This is a well written, fast flowing novel that really hits you with the senseless violence both black and white citizens are forced to live with. It is shocking, and touching at the same time.

It is written from the perspective of the white farmers; while I sympathized with them for the loss of farms they had owned for generations, I was also disturbed by the racist views they held. ( )
  LynnB | Mar 8, 2008 |
Reading "Unfeeling" by Ian Holding awoke feelings of dread, fear, anger, pain and nostalgia within me. It felt a bit like being at a horror movie where I could only bear to watch through my fingers.
This novel is by a young teacher who lives and works in Harare. The story is set in an unnamed African country, but it is very obviously Zimbabwe.

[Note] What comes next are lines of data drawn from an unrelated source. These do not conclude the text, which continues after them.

`config.mk`:
```
export PLATFORM = sky130hd
export DESIGN_NAME = imem_loader_flat
export DESIGN_NICKNAME = d
export VERILOG_FILES = /design/src/rtl/imem_loader_if.sv /design/src/rtl/imem_loader.sv /design/src/flat_wrapper.sv
export SDC_FILE = /design/constraint.sdc
export NUM_CORES = 1
export LEC_CHECK = 0
export ABC_AREA = 0
export CORE_MARGIN = 2
export CORE_UTILIZATION = 30
export DETAILED_ROUTE_END_ITERATION = 16
export GPL_TIMING_DRIVEN = 1
export SYNTH_ARGS = -nofsm -noshare
export SYNTH_HDL_FRONTEND = slang
export SYNTH_SLANG_ARGS = --single-unit
```
`constraint.sdc`:
```
create_clock -name clk -period 8.49 [get_ports clk]
set_input_delay 1.698 -clock clk [delete_from_list [all_inputs] [get_ports clk]]
set_output_delay 1.698 -clock clk [all_outputs]
set_load 0.01 [all_outputs]
```
`src/rtl/imem_loader_if.sv`:
```
// Byte-stream input and instruction-memory write port of the boot loader.
// The loader sits on the master side; the byte source and the memory sit on
// the slave side.
interface imem_loader_if;
    logic        rx_valid;
    logic [7:0]  rx_data;
    logic        rx_ready;
    logic        imem_we;
    logic [31:0] imem_addr;
    logic [31:0] imem_wdata;

    modport master (
        input  rx_valid,
        input  rx_data,
        output rx_ready,
        output imem_we,
        output imem_addr,
        output imem_wdata
    );

    modport slave (
        output rx_valid,
        output rx_data,
        input  rx_ready,
        input  imem_we,
        input  imem_addr,
        input  imem_wdata
    );
endinterface

```
`src/rtl/imem_loader.sv`:
```
// Boot-time instruction memory loader. Receives a 16-bit little-endian word
// count followed by little-endian 32-bit words over a byte stream, writes
// each word with a one-cycle strobe, and releases the core only after the
// whole program has been written.
module imem_loader #(
    parameter int          DEPTH     = 256,
    parameter logic [31:0] BASE_ADDR = 32'h0000_0000,
    parameter int          CNT_W     = 16
) (
    input  logic          clk,
    input  logic          reset,
    input  logic          start,
    imem_loader_if.master bus,
    output logic          busy,
    output logic          done,
    output logic          err,
    output logic          core_hold
);

    typedef enum logic [2:0] {
        IDLE, LEN_LO, LEN_HI, DATA, WRITE, DONE, ERR
    } state_t;

    localparam logic [16:0] DEPTH_L = 17'(DEPTH);

    state_t           state;
    state_t           state_nxt;
    logic [CNT_W-1:0] count;
    logic [CNT_W-1:0] word_idx;
    logic [1:0]       byte_idx;
    logic [31:0]      wdata;
    logic [31:0]      addr;
    logic             rx_open;
    logic             accept;
    logic             last_word;
    logic [15:0]      hdr_len;

    // The stream is open only while a header or data byte is expected.
    assign rx_open   = (state == LEN_LO) || (state == LEN_HI) || (state == DATA);
    assign accept    = bus.rx_valid && rx_open;
    // Full header value as it becomes known on the high-byte accept.
    assign hdr_len   = {bus.rx_data, count[7:0]};
    assign last_word = (word_idx == count - CNT_W'(1));

    assign bus.rx_ready   = rx_open;
    assign bus.imem_addr  = addr;
    assign bus.imem_wdata = wdata;

    // State register; reset abandons any load in progress.
    always_ff @(posedge clk or negedge reset) begin
        if (!reset) begin
            state <= IDLE;
        end else begin
            // NOTE: sequential state always uses non-blocking assignment so
            // every register samples pre-edge values, independent of block order.
            state <= state_nxt;
        end
    end

    // Next-state decode and state-derived outputs.
    always_comb begin
        // NOTE: every output gets a default first; a path that skips an
        // assignment would otherwise infer a latch.
        state_nxt    = state;
        bus.imem_we  = 1'b0;
        busy         = 1'b0;
        done         = 1'b0;
        err          = 1'b0;
        core_hold    = 1'b1;
        case (state)
            IDLE: begin
                if (start) state_nxt = LEN_LO;
            end
            LEN_LO: begin
                busy = 1'b1;
                if (accept) state_nxt = LEN_HI;
            end
            LEN_HI: begin
                busy = 1'b1;
                if (accept) begin
                    if (hdr_len == 16'd0)               state_nxt = DONE;
                    else if ({1'b0, hdr_len} > DEPTH_L) state_nxt = ERR;
                    else                                state_nxt = DATA;
                end
            end
            DATA: begin
                busy = 1'b1;
                if (accept && byte_idx == 2'd3) state_nxt = WRITE;
            end
            WRITE: begin
                busy        = 1'b1;
                bus.imem_we = 1'b1;
                state_nxt   = last_word ? DONE : DATA;
            end
            DONE: begin
                done      = 1'b1;
                core_hold = 1'b0;
                if (start) state_nxt = LEN_LO;
            end
            ERR: begin
                err = 1'b1;
                if (start) state_nxt = LEN_LO;
            end
            default: state_nxt = IDLE;
        endcase
    end

    // Header capture, byte assembly and write-address generation.
    always_ff @(posedge clk or negedge reset) begin
        if (!reset) begin
            // NOTE: the word assembly register is ordinary flops, not a RAM,
            // so it is reset with everything else to give known bus values.
            count    <= '0;
            word_idx <= '0;
            byte_idx <= '0;
            wdata    <= '0;
            addr     <= '0;
        end else begin
            case (state)
                IDLE, DONE, ERR: begin
                    if (start) begin
                        word_idx <= '0;
                        byte_idx <= '0;
                    end
                end
                LEN_LO: begin
                    if (accept) count[7:0] <= bus.rx_data;
                end
                LEN_HI: begin
                    if (accept) count <= CNT_W'(hdr_len);
                end
                DATA: begin
                    if (accept) begin
                        wdata[{byte_idx, 3'b000} +: 8] <= bus.rx_data;
                        byte_idx                       <= byte_idx + 2'd1;
                        if (byte_idx == 2'd3)
                            addr <= BASE_ADDR + 32'({word_idx, 2'b00});
                    end
                end
                WRITE: begin
                    if (!last_word) word_idx <= word_idx + CNT_W'(1);
                end
                default: ;
            endcase
        end
    end

endmodule

```
`src/flat_wrapper.sv`:
```
// flat-port wrapper written by rule: the top's interface ports become plain ports
module imem_loader_flat 
#(
    parameter int          DEPTH     = 256,
    parameter logic [31:0] BASE_ADDR = 32'h0000_0000,
    parameter int          CNT_W     = 16
)
  (clk, reset, start, busy, done, err, core_hold, bus_rx_valid, bus_rx_data, bus_rx_ready, bus_imem_we, bus_imem_addr, bus_imem_wdata);
  imem_loader_if bus_i ();
  input  logic clk;
  input  logic reset;
  input  logic start;
  output logic busy;
  output logic done;
  output logic err;
  output logic core_hold;
  input wire logic [$bits(bus_i.rx_valid)-1:0] bus_rx_valid;
  input wire logic [$bits(bus_i.rx_data)-1:0] bus_rx_data;
  output wire logic [$bits(bus_i.rx_ready)-1:0] bus_rx_ready;
  output wire logic [$bits(bus_i.imem_we)-1:0] bus_imem_we;
  output wire logic [$bits(bus_i.imem_addr)-1:0] bus_imem_addr;
  output wire logic [$bits(bus_i.imem_wdata)-1:0] bus_imem_wdata;
  assign bus_i.rx_valid = bus_rx_valid;
  assign bus_i.rx_data = bus_rx_data;
  assign bus_rx_ready = bus_i.rx_ready;
  assign bus_imem_we = bus_i.imem_we;
  assign bus_imem_addr = bus_i.imem_addr;
  assign bus_imem_wdata = bus_i.imem_wdata;
  imem_loader #(.DEPTH(DEPTH), .BASE_ADDR(BASE_ADDR), .CNT_W(CNT_W)) u_core (.clk(clk), .reset(reset), .start(start), .bus(bus_i), .busy(busy), .done(done), .err(err), .core_hold(core_hold));
endmodule
```
==> metrics, run 1 <==
Vias/cell about 5.0; weighted congestion at the end of routability-driven global placement 0.8414; most common cell after layout, fill and taps aside sky130_fd_sc_hd__nand2_1; Setup Fix Bufs, Post-CTS 0; post-synthesis to final-layout area growth 22.29%; die outline height ~130 µm; Sink Count 85; floorplan row count 44; fraction of the cycle the final worst path needs about 47%; crit path launch type register; maximum number of pins on one net before global-route repair 86; initial antenna violation count 0; number of antenna diodes 0; maximum vdd drop roughly 120 µV; first-pass GRT wire length approximately 18 mm; DP Wirelength between 7 and 8 mm; core outline area 14640 µm²; root buffer cell sky130_fd_sc_hd__clkbuf_16; Final Hold Fails 0; latest clock arrival within the worst-skew pair ~350 ps; ANT nets after route 0; Final TNS setup 0 ps; routed wirelength normalized by instance count ~15 µm; transition at the pin with the smallest max-transition slack around 1200 ps; Hold WC Path Type register to register; power density relative to cell area between 200 and 300 nW/µm²; final non-filler cell total ~700; routed via count between 3000 and 4000; Seq/Total Area, Yosys a little under half; number of flip-flops and latches in the synthesized netlist between 80 and 90; Post-Place Cells 703; cell area after technology mapping about 4500 µm²; clock tree from TritonCTS built; Boundary Pins just over 80; clock buffers created by TritonCTS 9; worst setup skew after layout 9.698 ps; area of placed instances ~5200 µm²; TritonRoute pass-1 iters 5; die area approximately 16000 µm²; drt first-iter violations 249; maximum fanout along the worst path 10; number of gates resized after CTS 0; starting utilization of the core area between 30% and 40%; Final Max Slew Viols 0; H-tree level count 3; post-route cell area approximately 5500 µm²; DRC violation count after routing 0; aggregate global-route resource usage 14.11%; YS warnings 0; leakage between 0.002 and 0.0025 µW; sum of overflow across all layers after global routing 0; DIE WIDTH between 100 and 150 µm; most frequent cells in the layout sky130_fd_sc_hd__nand2_1, sky130_fd_sc_hd__dfrtp_1, sky130_fd_sc_hd__clkdlybuf4s50_1; time the final worst path needs with I/O delays and setup between 4000 and 5000 ps; clock transition at the registers of the reported paths 60 ps; final worst hold slack roughly 480 ps; Worst Setup Path Type register to output pin; critical path arrival about 2300 ps; aggregate routed wire length between 10 and 15 mm; Final setup viols 0; status complete, no violations; fin nets 550; number of hold buffers added after CTS 0; maximum operating frequency between 200 and 250 MHz; worst path required time a little under 7000 ps; Slew Limit Headroom approximately a fifth; number of distinct library cells after synthesis 53; number of instances in the synthesized netlist between 400 and 500; maximum number of buffers from clock root to sink 2; I/O Buffers 65; maximum capacitance violations 0; Mean Syn Cell Area between 9 and 10 µm²; share of post-route cells with drive strength above 1 under 10%; setup repair after global routing missed its margin false; nature of the critical path endpoint output pin; number of global-route vias before repair between 3000 and 4000
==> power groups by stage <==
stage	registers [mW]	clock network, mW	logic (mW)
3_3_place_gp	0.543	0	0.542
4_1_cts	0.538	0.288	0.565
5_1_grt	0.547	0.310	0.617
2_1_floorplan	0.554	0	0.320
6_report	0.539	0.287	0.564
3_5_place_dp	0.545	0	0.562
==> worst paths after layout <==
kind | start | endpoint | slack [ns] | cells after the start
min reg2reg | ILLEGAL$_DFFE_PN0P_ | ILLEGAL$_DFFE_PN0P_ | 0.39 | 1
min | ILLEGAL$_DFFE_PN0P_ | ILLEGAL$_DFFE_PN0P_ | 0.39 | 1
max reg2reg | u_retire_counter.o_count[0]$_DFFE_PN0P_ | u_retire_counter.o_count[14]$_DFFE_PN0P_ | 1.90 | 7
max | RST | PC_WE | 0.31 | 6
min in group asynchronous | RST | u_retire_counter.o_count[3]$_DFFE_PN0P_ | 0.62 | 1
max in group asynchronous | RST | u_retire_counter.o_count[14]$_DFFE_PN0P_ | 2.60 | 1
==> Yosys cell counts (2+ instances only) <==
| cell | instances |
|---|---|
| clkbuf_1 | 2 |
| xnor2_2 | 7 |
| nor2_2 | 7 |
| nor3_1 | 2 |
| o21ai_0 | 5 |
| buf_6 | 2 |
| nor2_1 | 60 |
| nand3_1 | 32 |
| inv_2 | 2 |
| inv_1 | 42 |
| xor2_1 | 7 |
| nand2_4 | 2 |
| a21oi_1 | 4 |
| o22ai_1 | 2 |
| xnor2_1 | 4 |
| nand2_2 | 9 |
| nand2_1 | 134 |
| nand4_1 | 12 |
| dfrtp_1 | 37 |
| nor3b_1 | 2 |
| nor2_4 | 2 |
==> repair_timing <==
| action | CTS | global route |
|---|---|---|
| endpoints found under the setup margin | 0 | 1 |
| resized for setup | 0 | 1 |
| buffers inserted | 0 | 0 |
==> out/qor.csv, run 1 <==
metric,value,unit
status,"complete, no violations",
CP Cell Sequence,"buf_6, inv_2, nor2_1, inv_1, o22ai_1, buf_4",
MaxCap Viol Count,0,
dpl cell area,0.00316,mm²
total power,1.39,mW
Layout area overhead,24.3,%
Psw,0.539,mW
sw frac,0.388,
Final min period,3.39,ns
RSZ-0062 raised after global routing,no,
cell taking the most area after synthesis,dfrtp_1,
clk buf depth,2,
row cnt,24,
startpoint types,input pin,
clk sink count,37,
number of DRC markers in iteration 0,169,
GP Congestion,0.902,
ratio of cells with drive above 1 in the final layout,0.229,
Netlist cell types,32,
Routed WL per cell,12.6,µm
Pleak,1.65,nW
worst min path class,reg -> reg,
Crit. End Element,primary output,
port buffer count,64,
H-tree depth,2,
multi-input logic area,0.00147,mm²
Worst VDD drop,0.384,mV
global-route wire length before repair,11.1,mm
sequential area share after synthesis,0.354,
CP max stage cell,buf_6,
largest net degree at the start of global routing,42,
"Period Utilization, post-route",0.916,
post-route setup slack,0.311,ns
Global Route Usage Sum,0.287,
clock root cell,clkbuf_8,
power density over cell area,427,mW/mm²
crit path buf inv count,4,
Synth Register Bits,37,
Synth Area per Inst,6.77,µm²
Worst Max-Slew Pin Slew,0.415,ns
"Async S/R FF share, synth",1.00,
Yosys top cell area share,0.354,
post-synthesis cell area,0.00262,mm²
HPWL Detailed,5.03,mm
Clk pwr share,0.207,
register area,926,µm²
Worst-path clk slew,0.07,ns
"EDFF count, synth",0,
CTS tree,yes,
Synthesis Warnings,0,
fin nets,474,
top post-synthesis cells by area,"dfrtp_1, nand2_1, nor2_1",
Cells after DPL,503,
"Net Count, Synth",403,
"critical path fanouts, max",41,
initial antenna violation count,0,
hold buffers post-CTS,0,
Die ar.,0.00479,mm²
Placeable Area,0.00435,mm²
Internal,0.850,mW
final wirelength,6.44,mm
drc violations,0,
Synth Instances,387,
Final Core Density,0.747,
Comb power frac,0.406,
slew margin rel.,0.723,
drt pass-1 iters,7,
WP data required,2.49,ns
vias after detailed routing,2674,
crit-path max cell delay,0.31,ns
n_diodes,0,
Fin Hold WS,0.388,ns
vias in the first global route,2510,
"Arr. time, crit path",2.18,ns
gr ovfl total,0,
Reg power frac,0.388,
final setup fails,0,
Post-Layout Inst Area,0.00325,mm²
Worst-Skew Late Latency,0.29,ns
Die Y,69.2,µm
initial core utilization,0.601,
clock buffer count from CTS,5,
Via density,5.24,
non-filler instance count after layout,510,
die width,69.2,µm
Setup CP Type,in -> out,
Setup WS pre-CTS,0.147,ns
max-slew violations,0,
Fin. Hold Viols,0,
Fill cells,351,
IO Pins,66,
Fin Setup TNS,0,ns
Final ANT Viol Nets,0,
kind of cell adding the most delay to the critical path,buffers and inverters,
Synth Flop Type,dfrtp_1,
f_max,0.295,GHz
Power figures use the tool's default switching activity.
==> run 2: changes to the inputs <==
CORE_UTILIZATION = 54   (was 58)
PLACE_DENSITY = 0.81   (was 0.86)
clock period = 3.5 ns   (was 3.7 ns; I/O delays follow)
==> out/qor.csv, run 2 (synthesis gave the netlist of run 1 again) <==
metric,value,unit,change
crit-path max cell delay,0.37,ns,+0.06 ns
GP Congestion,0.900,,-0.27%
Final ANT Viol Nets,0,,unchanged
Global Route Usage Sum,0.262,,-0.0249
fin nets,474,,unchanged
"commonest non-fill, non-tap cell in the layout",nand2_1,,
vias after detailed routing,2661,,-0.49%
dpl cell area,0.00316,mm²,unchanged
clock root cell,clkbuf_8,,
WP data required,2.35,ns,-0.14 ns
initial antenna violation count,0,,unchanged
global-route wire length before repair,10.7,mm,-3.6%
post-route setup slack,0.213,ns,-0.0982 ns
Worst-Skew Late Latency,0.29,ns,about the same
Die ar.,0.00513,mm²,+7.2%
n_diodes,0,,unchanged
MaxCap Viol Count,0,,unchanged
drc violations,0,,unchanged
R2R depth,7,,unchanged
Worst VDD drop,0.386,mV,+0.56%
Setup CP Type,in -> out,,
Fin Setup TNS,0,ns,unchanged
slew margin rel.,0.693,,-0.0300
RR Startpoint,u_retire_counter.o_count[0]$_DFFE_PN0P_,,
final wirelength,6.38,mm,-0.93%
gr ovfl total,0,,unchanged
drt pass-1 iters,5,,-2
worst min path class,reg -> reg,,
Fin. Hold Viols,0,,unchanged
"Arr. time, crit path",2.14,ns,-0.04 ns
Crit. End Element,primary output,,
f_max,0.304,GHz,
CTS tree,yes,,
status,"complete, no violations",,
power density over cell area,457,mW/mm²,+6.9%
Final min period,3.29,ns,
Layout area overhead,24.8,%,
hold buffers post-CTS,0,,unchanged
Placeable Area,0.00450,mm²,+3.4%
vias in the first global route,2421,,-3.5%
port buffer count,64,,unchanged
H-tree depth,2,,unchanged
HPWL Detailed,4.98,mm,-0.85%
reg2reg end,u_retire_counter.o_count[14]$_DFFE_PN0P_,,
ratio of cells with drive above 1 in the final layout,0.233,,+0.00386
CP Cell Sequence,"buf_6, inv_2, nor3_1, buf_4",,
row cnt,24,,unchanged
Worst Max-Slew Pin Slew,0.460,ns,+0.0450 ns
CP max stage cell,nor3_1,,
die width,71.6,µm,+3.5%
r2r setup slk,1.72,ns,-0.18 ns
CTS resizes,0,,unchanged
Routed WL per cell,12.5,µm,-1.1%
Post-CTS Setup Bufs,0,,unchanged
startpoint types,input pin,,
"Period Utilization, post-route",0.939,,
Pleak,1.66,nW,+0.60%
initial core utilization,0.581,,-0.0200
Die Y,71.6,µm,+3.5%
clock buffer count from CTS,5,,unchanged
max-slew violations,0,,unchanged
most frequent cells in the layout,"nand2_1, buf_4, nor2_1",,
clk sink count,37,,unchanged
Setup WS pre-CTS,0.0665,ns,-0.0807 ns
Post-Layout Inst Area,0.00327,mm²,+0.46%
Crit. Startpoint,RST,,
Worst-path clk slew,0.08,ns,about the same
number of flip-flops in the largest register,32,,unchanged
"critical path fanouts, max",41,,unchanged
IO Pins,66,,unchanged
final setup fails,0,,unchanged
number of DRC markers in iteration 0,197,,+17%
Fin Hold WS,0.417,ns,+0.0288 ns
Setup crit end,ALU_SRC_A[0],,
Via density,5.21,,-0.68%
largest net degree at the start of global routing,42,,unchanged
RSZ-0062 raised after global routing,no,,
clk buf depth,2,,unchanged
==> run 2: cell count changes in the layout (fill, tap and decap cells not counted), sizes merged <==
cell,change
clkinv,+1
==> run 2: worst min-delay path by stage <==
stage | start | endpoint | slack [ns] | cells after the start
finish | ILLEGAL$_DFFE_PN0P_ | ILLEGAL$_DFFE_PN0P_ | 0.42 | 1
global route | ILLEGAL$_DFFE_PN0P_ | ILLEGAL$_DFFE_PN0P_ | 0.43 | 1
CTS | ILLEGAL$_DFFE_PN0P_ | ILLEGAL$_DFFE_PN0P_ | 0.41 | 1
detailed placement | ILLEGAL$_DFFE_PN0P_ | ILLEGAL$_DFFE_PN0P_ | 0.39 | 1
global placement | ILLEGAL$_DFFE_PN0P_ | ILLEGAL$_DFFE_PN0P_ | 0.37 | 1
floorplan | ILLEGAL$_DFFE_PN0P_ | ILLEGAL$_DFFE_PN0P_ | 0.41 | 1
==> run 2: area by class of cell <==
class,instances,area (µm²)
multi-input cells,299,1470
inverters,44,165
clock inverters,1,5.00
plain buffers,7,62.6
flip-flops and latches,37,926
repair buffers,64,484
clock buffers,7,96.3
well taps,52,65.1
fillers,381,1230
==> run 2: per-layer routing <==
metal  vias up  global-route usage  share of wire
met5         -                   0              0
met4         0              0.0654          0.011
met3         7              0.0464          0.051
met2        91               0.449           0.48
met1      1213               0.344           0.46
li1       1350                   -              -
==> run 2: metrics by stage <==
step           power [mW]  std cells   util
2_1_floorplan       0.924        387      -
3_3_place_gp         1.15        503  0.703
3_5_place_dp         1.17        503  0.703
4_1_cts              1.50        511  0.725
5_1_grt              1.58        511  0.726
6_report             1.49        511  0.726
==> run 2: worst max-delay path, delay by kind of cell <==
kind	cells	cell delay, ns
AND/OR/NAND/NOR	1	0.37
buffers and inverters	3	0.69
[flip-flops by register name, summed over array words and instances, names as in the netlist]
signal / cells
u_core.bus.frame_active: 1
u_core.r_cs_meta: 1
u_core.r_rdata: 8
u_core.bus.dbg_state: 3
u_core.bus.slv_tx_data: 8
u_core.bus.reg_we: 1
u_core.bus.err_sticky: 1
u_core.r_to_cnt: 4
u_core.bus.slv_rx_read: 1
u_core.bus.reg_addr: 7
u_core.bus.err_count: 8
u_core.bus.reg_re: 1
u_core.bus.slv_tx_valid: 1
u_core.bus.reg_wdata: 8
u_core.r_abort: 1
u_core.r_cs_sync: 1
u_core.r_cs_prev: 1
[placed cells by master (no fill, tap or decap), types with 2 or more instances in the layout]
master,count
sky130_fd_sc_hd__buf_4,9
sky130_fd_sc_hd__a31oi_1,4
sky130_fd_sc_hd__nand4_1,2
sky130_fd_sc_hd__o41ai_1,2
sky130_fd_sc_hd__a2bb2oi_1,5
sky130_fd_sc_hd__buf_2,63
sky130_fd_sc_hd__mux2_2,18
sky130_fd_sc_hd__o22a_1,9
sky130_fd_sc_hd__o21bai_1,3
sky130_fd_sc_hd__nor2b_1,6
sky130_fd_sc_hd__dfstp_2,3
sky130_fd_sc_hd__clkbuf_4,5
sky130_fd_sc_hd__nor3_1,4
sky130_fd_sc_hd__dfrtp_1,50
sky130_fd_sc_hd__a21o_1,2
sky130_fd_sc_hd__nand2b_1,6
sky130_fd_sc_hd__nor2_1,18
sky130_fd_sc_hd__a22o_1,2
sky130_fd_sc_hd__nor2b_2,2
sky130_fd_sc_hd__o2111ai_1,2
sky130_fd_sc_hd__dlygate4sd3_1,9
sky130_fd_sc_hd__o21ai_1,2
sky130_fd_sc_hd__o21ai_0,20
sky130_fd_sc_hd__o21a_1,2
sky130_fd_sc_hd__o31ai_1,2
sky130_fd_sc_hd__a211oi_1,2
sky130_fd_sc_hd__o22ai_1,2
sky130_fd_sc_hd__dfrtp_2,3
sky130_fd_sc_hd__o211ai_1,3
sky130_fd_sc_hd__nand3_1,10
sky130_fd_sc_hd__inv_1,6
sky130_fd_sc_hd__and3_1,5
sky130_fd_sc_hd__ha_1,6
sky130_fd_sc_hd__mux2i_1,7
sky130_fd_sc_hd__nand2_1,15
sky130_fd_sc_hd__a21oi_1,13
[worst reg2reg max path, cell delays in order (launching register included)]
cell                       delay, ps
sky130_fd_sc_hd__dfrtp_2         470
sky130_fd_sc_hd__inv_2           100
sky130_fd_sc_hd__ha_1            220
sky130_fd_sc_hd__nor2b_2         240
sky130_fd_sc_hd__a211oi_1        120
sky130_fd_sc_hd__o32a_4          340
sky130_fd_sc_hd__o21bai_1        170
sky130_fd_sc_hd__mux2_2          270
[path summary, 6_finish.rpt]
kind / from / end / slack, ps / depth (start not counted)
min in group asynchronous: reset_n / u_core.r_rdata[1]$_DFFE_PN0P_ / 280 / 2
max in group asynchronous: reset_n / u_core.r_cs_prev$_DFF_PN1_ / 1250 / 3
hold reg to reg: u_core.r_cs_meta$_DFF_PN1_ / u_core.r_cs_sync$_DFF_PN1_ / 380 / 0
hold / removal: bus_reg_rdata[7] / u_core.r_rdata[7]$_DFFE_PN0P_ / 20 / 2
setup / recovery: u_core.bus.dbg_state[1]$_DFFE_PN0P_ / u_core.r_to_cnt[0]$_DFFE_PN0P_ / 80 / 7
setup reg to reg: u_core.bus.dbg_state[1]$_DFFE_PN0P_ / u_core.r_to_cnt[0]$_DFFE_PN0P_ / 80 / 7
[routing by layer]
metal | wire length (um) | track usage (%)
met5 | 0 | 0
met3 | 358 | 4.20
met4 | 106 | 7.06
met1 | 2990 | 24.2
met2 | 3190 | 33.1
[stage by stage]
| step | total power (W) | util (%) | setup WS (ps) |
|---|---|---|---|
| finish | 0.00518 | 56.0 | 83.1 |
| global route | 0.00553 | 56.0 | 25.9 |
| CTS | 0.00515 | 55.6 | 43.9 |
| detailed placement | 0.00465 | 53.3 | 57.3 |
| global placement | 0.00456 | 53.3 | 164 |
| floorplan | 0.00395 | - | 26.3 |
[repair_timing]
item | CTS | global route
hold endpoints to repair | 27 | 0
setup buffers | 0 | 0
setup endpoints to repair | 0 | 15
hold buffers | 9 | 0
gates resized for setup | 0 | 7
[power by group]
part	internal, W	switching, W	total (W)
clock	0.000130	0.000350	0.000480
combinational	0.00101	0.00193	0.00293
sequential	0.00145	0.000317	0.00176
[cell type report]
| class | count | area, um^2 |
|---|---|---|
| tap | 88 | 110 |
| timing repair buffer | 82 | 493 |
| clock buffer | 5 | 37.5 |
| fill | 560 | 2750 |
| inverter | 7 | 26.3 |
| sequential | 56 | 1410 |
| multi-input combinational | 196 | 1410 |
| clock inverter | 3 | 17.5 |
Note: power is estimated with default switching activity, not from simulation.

A 16 year-old boy is the sole survivor of a brutal attack on his family’s farm in which both his parents have been hacked to death. The farm, the largest in the region, is highly productive and supports a community of local workers but it has been scheduled for land reclamation by the government. It had originally been carved from virgin bush by Davey’s great-grandfather 100 years previously. The neighbouring farmer and his wife, are close family friends and they take Davey in. The local farming community is shocked and horrified by the attack, but cannot bear to deal with Davey’s pain and guilt. There is an underlining feeling that it would have been better if he had died too. Within a fortnight of the attack Davey is sent back to his boarding school (most farmers’ children in central Africa have to attend boarding schools as the distances are so great that local schools are not feasible). Back at school he struggles with his grief and develops a desire to avenge his parents. Eventually he runs away from the school and makes his way back to the farm, a dangerous journey which connects him with a variety people who view what is happening in the country in different ways. The couple who are in loco parentis rescue him again, and are under the impression he has done something terrible to the political fat cat who has appropriated the farm, other local white farmer join forces to try and cover up what he has done in case it rebounds on them all however it turns out that something very different has happened, and the reader is left with a picture of both the white and black communities awaiting the inevitable with foreboding.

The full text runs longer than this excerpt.